▶ **RECORDS PROVIDED**
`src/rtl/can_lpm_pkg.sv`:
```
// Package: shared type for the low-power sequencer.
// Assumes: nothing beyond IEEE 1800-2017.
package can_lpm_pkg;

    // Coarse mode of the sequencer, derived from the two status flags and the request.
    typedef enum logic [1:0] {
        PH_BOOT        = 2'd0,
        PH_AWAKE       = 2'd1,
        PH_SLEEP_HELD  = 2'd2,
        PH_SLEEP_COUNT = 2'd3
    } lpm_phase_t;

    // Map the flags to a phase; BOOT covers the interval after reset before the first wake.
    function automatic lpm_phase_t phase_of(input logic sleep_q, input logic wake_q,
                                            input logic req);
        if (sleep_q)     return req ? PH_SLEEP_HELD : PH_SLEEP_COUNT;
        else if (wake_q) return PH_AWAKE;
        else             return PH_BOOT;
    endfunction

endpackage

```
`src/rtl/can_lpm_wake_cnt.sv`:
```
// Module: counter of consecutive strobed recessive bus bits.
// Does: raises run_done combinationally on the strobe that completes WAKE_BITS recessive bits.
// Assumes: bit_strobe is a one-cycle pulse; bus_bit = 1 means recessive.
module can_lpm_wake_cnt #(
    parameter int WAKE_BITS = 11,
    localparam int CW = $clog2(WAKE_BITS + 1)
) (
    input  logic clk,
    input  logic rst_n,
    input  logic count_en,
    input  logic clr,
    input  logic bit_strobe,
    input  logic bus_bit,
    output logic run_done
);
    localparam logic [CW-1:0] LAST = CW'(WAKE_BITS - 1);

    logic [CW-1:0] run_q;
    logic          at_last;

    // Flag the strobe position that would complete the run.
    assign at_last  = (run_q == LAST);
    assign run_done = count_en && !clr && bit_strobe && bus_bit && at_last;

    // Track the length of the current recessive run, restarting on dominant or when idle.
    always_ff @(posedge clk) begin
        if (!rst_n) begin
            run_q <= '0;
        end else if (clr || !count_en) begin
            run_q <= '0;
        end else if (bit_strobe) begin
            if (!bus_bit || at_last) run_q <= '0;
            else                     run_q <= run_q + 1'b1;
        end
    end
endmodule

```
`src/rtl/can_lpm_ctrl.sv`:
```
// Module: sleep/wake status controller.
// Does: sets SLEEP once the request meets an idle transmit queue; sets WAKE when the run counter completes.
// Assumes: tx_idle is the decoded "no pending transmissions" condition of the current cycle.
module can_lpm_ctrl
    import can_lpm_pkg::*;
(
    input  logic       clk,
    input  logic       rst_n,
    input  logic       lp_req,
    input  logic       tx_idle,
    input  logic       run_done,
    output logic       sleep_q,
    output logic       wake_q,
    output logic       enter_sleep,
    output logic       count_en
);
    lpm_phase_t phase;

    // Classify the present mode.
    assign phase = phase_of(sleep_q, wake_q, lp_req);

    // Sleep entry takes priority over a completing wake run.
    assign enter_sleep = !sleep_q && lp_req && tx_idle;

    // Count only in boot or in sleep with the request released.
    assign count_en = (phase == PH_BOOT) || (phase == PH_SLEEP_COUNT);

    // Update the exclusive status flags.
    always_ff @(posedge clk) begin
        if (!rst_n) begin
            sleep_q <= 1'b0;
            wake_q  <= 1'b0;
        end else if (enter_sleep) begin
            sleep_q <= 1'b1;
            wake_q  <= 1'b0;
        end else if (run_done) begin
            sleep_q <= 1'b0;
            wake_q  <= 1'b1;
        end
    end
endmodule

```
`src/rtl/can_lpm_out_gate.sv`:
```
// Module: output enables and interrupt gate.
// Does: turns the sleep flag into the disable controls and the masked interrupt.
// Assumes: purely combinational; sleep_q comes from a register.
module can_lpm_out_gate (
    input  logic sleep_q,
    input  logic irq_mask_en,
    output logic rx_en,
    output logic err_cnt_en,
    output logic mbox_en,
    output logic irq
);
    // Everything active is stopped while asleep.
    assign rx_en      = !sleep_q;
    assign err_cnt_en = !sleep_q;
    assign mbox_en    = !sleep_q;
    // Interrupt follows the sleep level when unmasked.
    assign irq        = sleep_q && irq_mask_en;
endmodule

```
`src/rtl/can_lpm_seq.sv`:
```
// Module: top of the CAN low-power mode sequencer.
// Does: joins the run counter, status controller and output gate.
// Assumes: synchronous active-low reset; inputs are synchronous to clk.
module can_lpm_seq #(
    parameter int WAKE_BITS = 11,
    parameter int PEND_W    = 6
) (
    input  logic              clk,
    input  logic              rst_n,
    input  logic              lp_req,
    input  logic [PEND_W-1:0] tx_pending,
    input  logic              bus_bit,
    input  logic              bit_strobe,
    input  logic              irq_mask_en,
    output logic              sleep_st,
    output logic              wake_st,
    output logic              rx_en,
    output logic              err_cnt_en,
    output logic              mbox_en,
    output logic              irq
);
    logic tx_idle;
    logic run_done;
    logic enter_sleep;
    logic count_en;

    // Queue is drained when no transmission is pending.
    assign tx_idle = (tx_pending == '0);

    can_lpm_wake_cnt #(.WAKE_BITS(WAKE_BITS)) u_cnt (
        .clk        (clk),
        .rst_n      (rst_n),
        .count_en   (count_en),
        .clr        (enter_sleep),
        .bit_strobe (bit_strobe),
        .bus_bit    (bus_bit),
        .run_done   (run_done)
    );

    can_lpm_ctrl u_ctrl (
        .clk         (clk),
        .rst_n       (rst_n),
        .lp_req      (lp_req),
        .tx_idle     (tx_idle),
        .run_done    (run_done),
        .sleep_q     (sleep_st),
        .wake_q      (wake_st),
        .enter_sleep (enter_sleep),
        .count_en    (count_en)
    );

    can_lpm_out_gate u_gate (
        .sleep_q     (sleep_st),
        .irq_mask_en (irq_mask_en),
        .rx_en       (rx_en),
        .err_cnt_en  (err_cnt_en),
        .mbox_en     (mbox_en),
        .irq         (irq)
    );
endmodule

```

* * *

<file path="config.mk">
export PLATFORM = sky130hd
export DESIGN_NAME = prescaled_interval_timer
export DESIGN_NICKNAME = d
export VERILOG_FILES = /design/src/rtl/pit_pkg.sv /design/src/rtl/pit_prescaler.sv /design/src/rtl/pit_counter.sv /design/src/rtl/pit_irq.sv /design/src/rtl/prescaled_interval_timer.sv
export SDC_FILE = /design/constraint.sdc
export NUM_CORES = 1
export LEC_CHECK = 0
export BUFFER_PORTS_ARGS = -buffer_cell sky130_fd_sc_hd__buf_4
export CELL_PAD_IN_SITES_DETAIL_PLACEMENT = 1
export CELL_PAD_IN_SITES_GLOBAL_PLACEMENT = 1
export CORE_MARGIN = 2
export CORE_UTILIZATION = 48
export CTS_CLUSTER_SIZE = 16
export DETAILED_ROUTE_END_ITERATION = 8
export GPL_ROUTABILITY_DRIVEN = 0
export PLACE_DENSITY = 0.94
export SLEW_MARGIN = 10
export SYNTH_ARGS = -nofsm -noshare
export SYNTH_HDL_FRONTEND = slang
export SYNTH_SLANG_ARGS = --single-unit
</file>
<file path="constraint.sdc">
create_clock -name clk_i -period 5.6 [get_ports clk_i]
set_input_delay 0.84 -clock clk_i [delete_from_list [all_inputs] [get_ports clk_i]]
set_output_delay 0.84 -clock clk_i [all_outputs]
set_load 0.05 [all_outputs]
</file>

▶ **TASK TO COMPLETE**
All lines in the records above with "completes" need to be found and copied.

▶ **REPLY TO THE TASK**
// Does: raises run_done combinationally on the strobe that completes WAKE_BITS recessive bits.
// Does: sets SLEEP once the request meets an idle transmit queue; sets WAKE when the run counter completes.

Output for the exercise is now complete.